As of September 30, 2018, 65.92% of ZK International’s equity interest was hold by the five mainland Chinese beneficial owners, with HUANG Jian Cong holding 43.05%, WANG Ming Jie holding
10.89
%, WANG Guo Lin holding
10.89
%, WANG Jian Di holding
1.09
% and WANG Yang Ming holding nil.
 
Recapitalization
 
On December 19, 2016, the Board of Directors of the Company approved i) decrease of par value of the ordinary shares from $1 to no par value,; ii)
a 180 for 1 forward stock split whereby every authorized, issued and outstanding ordinary shares was exchanged for 180 new ordinary shares
and iii) increase of authorized shares from 9,000,000 to 50,000,000 ordinary shares.
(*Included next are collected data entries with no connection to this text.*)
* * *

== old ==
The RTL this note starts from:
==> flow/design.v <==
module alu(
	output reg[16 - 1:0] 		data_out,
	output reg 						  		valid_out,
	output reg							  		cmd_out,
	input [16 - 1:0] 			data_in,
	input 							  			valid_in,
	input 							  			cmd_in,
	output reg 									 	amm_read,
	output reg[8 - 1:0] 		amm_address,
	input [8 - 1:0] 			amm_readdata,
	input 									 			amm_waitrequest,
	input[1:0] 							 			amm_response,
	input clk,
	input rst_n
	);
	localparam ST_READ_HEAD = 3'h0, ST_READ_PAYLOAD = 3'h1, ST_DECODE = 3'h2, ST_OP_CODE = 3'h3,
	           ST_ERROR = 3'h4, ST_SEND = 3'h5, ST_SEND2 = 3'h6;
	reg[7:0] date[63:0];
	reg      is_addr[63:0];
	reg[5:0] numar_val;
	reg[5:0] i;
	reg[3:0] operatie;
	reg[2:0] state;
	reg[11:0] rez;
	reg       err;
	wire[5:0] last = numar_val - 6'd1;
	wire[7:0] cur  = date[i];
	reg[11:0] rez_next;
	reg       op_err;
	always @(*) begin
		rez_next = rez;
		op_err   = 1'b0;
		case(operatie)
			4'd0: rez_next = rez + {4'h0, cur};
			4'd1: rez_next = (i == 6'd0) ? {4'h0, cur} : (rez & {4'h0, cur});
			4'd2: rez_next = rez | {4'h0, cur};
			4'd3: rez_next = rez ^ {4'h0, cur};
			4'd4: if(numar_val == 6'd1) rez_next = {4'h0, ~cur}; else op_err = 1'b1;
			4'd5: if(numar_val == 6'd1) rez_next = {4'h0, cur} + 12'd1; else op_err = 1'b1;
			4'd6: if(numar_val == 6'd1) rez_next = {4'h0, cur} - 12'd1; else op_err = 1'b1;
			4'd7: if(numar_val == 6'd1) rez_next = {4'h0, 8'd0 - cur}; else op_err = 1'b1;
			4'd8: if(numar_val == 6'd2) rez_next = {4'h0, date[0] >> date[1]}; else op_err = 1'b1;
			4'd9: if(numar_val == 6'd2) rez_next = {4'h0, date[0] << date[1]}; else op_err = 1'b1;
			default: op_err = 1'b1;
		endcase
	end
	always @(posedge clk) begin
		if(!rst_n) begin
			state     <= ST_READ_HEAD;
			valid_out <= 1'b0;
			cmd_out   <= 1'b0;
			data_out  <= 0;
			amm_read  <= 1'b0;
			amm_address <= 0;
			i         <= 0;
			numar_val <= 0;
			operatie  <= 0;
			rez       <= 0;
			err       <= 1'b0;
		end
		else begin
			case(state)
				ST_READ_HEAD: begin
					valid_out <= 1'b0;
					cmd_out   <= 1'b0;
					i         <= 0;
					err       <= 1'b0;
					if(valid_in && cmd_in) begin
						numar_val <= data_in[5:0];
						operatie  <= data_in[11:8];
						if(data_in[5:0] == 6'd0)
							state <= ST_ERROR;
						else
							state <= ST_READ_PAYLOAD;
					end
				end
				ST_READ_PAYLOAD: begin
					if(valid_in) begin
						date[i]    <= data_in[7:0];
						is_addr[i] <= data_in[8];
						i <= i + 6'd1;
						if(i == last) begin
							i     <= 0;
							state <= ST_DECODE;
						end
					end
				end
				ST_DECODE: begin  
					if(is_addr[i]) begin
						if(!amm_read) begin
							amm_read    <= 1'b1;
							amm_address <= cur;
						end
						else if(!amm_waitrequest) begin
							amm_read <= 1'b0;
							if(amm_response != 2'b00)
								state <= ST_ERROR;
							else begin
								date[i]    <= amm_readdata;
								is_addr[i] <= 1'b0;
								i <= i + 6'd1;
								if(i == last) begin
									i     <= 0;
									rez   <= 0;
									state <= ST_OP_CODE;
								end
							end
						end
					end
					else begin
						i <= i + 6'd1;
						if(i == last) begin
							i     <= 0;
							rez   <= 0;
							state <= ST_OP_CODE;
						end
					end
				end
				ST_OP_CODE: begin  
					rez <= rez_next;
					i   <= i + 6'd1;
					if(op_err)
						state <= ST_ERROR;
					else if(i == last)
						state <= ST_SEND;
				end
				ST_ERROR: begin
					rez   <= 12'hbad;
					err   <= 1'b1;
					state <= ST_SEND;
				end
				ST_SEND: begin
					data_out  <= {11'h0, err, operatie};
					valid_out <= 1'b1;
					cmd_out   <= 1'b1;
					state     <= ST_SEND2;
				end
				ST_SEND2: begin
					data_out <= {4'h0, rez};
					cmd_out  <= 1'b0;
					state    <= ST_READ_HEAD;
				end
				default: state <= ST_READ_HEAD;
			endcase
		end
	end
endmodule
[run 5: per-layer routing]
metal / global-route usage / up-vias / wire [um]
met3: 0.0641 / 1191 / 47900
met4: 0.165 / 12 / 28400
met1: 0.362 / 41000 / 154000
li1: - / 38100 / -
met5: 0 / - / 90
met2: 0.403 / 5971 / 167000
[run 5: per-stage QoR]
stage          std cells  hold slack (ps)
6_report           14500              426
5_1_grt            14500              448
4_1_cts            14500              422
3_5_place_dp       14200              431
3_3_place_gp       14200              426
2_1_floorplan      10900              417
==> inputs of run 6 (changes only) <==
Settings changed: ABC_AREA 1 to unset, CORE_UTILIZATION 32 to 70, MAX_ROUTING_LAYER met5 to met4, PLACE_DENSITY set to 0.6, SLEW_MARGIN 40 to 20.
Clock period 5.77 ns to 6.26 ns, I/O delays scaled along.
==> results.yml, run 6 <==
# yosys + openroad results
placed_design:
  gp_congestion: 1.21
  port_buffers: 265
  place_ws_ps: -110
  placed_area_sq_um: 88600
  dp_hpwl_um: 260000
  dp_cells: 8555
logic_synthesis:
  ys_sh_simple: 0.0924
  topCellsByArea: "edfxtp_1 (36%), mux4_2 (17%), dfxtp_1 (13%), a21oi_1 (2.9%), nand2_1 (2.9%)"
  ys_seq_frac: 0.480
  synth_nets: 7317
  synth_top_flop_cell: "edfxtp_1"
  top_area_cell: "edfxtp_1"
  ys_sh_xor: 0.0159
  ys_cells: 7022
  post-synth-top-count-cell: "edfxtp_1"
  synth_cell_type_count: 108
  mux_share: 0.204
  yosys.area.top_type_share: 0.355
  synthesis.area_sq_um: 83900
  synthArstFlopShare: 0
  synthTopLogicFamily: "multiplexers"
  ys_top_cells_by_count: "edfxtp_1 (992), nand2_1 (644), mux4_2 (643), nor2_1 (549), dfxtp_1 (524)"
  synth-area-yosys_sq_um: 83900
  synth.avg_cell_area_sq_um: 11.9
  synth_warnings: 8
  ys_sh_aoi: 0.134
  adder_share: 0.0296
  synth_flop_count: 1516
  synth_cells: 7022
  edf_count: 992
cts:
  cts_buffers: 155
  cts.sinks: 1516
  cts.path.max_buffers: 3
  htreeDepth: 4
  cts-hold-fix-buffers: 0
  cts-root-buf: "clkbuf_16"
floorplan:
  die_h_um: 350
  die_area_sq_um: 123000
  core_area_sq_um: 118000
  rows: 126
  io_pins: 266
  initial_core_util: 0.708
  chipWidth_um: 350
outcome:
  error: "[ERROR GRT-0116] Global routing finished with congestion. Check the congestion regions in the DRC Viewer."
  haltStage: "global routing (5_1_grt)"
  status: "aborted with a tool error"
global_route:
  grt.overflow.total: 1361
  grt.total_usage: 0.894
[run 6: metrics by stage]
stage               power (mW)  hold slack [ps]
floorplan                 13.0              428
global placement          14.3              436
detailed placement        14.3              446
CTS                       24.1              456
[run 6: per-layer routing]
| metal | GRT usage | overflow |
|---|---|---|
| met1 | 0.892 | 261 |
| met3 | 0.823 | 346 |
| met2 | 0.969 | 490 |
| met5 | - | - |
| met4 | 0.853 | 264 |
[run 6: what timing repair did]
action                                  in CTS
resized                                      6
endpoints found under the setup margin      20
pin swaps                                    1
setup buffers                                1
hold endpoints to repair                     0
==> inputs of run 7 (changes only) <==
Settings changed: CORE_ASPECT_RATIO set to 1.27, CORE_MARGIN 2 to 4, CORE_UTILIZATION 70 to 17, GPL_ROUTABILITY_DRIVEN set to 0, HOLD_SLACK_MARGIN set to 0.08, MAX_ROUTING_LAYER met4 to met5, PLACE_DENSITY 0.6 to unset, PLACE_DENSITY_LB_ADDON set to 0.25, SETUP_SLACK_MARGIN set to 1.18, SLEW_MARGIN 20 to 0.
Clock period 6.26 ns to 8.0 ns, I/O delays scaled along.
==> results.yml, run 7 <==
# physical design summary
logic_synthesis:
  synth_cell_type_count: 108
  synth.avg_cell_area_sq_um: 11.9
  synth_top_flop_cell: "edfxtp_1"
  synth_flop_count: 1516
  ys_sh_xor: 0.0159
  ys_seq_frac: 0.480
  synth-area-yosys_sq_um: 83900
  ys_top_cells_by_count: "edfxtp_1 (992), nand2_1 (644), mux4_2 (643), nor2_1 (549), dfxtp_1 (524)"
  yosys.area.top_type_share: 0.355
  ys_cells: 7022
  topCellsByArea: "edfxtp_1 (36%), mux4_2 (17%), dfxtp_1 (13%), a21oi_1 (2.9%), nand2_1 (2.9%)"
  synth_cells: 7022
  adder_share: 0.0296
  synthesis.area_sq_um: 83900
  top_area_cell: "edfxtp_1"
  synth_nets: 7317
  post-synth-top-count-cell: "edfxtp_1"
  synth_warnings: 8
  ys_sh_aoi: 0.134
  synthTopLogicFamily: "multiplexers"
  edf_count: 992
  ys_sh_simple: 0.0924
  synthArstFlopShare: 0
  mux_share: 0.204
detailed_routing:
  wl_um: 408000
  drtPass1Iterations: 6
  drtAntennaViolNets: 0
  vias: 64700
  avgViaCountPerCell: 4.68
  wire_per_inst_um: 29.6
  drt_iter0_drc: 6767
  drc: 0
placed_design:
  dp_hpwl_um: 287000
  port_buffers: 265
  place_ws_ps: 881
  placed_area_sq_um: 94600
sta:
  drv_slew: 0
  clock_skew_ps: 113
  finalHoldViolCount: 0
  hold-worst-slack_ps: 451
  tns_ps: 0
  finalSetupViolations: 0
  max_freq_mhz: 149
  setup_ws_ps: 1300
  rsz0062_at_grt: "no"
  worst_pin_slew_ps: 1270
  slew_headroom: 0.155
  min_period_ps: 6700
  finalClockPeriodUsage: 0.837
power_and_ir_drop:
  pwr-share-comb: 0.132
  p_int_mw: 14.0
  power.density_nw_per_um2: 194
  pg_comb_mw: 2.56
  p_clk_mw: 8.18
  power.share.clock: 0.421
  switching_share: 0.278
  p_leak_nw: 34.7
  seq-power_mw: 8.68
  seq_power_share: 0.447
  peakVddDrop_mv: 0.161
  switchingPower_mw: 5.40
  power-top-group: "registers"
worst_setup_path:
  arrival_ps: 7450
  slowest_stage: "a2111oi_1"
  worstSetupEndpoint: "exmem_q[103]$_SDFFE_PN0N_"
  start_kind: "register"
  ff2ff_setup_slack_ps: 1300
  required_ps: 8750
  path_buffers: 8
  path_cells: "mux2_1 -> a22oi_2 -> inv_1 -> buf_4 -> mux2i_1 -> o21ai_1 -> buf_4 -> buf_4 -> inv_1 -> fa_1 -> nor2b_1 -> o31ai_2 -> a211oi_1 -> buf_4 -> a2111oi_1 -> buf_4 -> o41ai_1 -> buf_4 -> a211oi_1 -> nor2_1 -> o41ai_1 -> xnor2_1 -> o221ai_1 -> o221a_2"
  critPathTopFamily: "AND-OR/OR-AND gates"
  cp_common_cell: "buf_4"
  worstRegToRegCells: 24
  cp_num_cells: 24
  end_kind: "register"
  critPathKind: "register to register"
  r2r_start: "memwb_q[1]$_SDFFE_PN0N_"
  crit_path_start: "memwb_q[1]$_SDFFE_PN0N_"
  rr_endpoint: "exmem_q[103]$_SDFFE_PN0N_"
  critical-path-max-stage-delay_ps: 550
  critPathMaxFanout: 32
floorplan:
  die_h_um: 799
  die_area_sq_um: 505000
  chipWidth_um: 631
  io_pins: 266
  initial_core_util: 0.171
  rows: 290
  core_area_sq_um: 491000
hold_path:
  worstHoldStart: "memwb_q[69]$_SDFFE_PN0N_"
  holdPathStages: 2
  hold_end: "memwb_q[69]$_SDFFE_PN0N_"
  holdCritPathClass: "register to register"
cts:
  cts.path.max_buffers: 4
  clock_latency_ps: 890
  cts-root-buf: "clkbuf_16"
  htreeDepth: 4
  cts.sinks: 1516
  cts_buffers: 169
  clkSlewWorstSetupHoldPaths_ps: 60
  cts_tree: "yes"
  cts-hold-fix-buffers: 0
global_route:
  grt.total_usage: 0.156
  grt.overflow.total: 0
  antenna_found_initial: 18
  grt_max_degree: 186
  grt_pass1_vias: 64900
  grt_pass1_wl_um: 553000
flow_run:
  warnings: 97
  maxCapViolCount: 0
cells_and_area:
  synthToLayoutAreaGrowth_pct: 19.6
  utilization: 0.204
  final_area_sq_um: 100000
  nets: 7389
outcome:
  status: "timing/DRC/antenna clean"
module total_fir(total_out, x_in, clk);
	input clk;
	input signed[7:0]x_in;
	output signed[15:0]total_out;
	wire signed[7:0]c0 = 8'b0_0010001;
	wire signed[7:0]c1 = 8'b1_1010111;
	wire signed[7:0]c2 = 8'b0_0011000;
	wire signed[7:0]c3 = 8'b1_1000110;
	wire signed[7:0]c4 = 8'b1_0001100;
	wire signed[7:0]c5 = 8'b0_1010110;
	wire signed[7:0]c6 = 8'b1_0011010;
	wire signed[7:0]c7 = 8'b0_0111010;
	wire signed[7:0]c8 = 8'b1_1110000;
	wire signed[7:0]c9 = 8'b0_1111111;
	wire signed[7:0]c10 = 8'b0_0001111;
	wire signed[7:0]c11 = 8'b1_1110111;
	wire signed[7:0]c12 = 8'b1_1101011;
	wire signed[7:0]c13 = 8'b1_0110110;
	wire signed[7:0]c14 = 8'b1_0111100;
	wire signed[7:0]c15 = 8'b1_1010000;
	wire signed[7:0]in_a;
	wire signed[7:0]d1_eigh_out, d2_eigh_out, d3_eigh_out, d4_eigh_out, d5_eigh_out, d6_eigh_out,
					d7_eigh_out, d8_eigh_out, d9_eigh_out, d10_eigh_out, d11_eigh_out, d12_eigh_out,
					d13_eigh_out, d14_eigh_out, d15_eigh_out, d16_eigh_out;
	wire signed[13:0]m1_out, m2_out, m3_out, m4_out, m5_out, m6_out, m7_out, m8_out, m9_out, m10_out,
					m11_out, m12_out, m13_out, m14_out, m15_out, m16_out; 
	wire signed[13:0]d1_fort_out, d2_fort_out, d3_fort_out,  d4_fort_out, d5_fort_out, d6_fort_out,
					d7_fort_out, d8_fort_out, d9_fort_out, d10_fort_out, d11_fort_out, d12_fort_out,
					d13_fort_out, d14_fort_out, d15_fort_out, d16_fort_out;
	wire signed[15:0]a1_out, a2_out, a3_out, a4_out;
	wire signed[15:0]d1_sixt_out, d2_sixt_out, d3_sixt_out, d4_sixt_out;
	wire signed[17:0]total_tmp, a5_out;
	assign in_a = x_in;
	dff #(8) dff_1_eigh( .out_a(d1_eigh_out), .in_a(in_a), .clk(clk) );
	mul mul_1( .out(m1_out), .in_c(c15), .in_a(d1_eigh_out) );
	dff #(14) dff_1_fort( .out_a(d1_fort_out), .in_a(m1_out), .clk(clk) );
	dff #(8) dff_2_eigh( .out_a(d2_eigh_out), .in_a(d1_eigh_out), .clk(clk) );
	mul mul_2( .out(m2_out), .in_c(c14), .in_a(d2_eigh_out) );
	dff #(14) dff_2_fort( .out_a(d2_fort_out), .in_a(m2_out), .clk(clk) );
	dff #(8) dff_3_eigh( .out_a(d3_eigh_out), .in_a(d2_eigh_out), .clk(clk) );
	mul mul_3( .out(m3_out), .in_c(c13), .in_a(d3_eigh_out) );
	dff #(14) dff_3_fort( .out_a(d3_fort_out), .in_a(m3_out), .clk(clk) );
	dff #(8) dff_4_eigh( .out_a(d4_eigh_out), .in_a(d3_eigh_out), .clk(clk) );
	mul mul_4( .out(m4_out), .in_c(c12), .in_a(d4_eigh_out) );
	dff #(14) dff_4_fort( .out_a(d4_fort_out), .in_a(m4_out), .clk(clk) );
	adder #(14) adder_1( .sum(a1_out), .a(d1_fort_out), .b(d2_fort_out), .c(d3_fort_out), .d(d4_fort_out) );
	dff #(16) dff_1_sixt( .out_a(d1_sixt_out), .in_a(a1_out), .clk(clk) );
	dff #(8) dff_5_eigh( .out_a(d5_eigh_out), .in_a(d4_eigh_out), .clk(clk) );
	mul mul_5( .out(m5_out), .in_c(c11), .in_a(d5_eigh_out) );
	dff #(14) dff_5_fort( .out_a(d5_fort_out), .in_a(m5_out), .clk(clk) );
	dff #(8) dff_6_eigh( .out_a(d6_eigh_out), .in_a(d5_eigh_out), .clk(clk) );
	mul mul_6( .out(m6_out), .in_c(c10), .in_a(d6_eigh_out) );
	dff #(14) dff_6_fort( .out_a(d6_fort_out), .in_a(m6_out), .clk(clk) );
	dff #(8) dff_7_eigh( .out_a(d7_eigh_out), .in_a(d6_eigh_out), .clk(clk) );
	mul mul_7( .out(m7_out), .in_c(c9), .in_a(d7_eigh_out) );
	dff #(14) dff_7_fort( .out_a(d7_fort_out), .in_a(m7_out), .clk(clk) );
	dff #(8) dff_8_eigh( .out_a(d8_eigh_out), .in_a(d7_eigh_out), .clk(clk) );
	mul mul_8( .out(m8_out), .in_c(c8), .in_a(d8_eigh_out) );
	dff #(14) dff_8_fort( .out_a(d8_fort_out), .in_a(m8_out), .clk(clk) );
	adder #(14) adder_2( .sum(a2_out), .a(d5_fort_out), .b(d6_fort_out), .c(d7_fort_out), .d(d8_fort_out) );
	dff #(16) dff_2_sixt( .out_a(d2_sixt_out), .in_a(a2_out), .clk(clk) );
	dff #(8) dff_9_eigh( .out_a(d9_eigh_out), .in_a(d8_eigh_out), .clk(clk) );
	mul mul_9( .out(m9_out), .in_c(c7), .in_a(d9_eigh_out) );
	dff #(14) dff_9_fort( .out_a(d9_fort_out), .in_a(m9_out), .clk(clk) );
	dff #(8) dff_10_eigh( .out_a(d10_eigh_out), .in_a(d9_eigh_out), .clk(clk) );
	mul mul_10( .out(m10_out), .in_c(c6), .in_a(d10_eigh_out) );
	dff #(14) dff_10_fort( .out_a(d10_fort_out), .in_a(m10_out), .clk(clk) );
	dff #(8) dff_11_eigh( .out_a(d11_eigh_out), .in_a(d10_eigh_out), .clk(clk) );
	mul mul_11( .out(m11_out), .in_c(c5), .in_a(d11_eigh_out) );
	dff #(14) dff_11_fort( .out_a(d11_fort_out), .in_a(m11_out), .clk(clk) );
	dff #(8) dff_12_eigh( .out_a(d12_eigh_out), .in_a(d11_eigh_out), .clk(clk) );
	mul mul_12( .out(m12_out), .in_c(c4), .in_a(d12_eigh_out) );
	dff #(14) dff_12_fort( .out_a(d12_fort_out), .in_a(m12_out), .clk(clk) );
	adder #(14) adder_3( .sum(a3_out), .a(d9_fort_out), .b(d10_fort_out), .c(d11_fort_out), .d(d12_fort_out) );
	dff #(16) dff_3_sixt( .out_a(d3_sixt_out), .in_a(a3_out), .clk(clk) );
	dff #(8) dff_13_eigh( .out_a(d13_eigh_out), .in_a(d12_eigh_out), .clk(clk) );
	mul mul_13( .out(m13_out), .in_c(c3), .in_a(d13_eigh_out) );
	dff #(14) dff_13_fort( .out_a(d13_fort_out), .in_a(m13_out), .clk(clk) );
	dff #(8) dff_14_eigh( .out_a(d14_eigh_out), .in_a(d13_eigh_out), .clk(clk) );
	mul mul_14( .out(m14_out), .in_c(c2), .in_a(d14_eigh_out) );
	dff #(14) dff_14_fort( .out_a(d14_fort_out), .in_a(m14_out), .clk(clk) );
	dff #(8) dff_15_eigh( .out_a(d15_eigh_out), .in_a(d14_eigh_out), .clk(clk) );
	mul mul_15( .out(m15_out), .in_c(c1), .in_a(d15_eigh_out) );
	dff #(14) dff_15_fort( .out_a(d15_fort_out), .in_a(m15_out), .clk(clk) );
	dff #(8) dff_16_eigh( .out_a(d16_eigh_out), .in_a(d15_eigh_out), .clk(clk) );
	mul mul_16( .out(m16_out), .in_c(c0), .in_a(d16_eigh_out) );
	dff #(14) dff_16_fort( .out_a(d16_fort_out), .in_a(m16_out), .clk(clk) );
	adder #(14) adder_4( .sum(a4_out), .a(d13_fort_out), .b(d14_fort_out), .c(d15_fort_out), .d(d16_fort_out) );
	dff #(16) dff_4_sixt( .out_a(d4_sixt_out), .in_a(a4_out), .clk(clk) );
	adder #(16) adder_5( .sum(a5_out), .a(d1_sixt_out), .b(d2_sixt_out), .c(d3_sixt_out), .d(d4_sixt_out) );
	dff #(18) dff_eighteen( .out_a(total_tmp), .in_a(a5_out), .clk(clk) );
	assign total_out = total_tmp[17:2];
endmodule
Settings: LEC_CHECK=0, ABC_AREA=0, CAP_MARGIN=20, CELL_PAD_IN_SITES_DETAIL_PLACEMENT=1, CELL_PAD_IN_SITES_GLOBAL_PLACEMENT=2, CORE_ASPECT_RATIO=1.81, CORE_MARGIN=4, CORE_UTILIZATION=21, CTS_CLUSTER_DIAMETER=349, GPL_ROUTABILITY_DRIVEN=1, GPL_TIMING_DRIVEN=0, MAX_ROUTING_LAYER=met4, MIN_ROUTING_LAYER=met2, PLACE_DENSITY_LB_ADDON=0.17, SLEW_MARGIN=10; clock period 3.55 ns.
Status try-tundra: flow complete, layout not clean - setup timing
As of March 20, 2017, the Recapitalization was complete and effectuated.
 
Shares Issuances
 
On December 21, 2017, the Company completed a Regulation S closing of private placement offering of ordinary shares of ZK International, no par value per share, at a purchase price of $6.00 per share, for an aggregate purchase price of $100,000 or 5.89BTC in cryptocurrency. Upon the closing, the Company issued a total of 16,666 ordinary shares to the subscribers in the Offering, subject to customary restrictions pursuant to Rule 144 of the Securities Act of 1933, as amended.
 
On December 22, 2017, the Company completed a Regulation D closing of private placement offering of ordinary shares of ZK International, no par value per share, at a purchase price of $6.00 per share, for an aggregate purchase price of $420,000. Upon the closing, the Company issued a total of 70,000 ordinary shares to the subscribers in the Offering, subject to customary restrictions pursuant to Rule 144 of the Securities Act of 1933, as amended.
 
On January 9, 2018, the Company completed a closing of private placement offering of ordinary shares of ZK International, no par value per share, at a purchase price of $8.00 per share, for an aggregate purchase price of $500,000 or 34.123BTC in cryptocurrency. Upon the closing, the Company issued a total of 62,500 ordinary shares to the subscribers in the Offering, subject to customary restrictions pursuant to Rule 144 of the Securities Act of 1933, as amended.
 
On March 21, 2018 the Company issued 30,000 ordinary shares of ZK International, no par value per share, to render the consulting contract with a consultant of the Company. The shares are measured based on the fair market value of $5.88 per share and the value of this share issuance is recognized as consulting expense.
 
On August 15, 2018, ZK International entered into a debt settlement and mutual release agreement (the “Debt Settlement and Mutual Release Agreement”) with Mr. Jiancong Huang, the Chief Executive Officer and Chairman of the Board of our Company. As of August 15, 2018, the Company was indebted to Mr. Huang in the amount of RMB 64,079,472 (approximately $9,242,676 based on the exchange rate of 0.144238 on August 15, 2018) (the “Debt”), in respect to prior advances to finance the Company’s working capital. Mr. Huang agreed to accept 3,280,525 restricted ordinary shares, subject to Rule 144 of the Securities Act of 1933 as amended (the “Securities Act”), at $2.82 per share, representing 75% of the average closing bid price for the period from July 23, 2018 to August 3, 2018 (the “Shares”) to settle the Debt pursuance to the terms and conditions set forth in the Debt Settlement and Mutual Release Agreement (the “Settlement”). The Settlement, deemed as a related party transaction, was reviewed and approved by Company’s compensation committee, the Board of Directors and Nasdaq.